__Data in this exercise__

********

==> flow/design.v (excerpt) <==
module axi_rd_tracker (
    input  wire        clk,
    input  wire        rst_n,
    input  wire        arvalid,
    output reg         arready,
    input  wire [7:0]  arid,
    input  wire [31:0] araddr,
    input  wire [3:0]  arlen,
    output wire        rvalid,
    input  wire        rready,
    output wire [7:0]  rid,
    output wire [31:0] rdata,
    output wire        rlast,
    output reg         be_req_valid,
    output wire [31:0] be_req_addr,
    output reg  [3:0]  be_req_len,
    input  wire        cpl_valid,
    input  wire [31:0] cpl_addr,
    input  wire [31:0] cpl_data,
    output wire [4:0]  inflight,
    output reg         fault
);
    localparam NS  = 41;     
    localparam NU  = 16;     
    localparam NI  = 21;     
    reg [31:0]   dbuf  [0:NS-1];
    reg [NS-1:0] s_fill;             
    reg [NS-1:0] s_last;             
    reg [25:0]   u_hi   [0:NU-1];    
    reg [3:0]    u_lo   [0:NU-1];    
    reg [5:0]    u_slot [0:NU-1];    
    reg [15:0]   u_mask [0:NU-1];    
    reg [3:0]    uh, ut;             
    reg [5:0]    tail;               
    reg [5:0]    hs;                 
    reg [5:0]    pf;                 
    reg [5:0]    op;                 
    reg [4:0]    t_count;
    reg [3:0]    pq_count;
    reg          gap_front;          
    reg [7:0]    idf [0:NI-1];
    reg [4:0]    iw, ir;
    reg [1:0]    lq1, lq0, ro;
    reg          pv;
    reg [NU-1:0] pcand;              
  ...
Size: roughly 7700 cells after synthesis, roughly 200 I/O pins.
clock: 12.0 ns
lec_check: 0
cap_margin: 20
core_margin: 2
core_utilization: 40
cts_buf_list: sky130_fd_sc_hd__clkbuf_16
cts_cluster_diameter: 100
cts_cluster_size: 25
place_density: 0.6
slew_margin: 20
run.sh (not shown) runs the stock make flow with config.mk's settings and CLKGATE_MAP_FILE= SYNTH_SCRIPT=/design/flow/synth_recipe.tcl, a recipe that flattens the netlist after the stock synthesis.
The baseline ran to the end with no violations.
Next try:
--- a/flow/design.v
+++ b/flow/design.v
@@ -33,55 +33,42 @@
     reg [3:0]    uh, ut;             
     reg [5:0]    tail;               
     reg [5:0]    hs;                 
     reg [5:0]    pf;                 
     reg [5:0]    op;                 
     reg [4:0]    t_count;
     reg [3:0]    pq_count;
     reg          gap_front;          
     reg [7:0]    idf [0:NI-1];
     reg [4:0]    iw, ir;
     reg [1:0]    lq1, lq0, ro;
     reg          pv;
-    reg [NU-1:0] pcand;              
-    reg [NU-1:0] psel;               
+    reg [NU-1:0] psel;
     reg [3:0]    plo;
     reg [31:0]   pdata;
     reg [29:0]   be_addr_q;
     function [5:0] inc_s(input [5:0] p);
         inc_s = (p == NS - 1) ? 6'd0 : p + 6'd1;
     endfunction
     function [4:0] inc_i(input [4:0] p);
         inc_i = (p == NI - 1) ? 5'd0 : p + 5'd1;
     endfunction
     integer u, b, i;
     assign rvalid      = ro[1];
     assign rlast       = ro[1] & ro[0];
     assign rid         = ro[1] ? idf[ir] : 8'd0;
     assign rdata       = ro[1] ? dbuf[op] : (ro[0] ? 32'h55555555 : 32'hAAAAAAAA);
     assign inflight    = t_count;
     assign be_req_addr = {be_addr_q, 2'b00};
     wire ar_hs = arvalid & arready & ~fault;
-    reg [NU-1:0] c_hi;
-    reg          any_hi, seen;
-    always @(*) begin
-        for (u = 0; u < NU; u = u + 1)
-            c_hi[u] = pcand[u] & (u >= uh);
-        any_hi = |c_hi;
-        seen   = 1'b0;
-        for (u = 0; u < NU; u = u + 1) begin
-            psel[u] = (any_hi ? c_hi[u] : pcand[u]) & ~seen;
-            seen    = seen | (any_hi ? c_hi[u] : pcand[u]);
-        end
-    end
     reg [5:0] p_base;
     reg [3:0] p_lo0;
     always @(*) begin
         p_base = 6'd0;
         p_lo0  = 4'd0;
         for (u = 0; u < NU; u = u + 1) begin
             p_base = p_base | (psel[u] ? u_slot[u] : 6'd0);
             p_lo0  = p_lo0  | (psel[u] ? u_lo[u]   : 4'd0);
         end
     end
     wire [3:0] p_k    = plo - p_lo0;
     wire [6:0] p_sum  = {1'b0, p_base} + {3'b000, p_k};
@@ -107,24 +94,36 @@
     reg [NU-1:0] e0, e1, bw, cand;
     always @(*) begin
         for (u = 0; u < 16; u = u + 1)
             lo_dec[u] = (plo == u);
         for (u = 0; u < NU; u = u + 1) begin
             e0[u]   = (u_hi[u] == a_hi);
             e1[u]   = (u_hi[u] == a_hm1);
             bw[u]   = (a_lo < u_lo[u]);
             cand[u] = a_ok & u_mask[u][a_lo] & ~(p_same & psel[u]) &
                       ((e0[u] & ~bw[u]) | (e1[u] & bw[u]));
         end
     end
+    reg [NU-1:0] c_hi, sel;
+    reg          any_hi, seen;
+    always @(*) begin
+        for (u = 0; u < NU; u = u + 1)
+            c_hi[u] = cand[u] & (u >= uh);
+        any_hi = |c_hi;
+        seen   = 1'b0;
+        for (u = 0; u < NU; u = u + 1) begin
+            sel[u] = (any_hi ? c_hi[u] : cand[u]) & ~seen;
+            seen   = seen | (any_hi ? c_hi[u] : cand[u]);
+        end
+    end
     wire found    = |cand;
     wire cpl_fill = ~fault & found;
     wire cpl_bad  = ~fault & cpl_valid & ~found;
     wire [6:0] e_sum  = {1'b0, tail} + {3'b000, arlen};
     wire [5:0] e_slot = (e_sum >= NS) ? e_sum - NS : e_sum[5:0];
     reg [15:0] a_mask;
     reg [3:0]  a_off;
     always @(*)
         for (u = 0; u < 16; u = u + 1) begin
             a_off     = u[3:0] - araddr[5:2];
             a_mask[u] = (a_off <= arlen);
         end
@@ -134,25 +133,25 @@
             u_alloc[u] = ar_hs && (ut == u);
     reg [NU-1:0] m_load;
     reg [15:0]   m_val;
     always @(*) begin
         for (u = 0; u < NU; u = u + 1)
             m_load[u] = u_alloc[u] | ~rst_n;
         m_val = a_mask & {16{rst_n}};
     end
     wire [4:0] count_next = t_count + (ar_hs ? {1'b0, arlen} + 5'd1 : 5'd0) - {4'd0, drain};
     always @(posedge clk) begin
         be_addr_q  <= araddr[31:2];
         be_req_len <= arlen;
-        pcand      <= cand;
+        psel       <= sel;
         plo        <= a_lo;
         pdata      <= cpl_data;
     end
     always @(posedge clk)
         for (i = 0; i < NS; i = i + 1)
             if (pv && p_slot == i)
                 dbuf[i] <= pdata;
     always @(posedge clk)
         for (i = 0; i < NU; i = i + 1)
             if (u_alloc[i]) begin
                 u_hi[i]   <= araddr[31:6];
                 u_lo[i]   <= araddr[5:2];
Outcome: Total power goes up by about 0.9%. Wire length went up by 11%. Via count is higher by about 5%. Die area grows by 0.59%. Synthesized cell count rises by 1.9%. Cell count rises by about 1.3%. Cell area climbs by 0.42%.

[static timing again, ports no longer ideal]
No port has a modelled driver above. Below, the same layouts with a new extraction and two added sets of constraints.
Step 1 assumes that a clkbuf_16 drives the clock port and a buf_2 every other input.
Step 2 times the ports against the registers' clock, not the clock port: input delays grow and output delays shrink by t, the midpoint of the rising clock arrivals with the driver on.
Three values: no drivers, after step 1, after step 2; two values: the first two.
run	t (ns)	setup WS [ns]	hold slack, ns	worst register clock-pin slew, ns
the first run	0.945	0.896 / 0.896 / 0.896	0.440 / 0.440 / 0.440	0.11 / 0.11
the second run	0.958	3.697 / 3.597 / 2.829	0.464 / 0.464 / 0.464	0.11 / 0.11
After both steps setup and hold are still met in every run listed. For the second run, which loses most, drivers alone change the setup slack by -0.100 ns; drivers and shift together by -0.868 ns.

********

__Exercise description__
The expected output is every line of the records in which the string "setup" appears.

__Response to this task__
run	t (ns)	setup WS [ns]	hold slack, ns	worst register clock-pin slew, ns
After both steps setup and hold are still met in every run listed. For the second run, which loses most, drivers alone change the setup slack by -0.100 ns; drivers and shift together by -0.868 ns.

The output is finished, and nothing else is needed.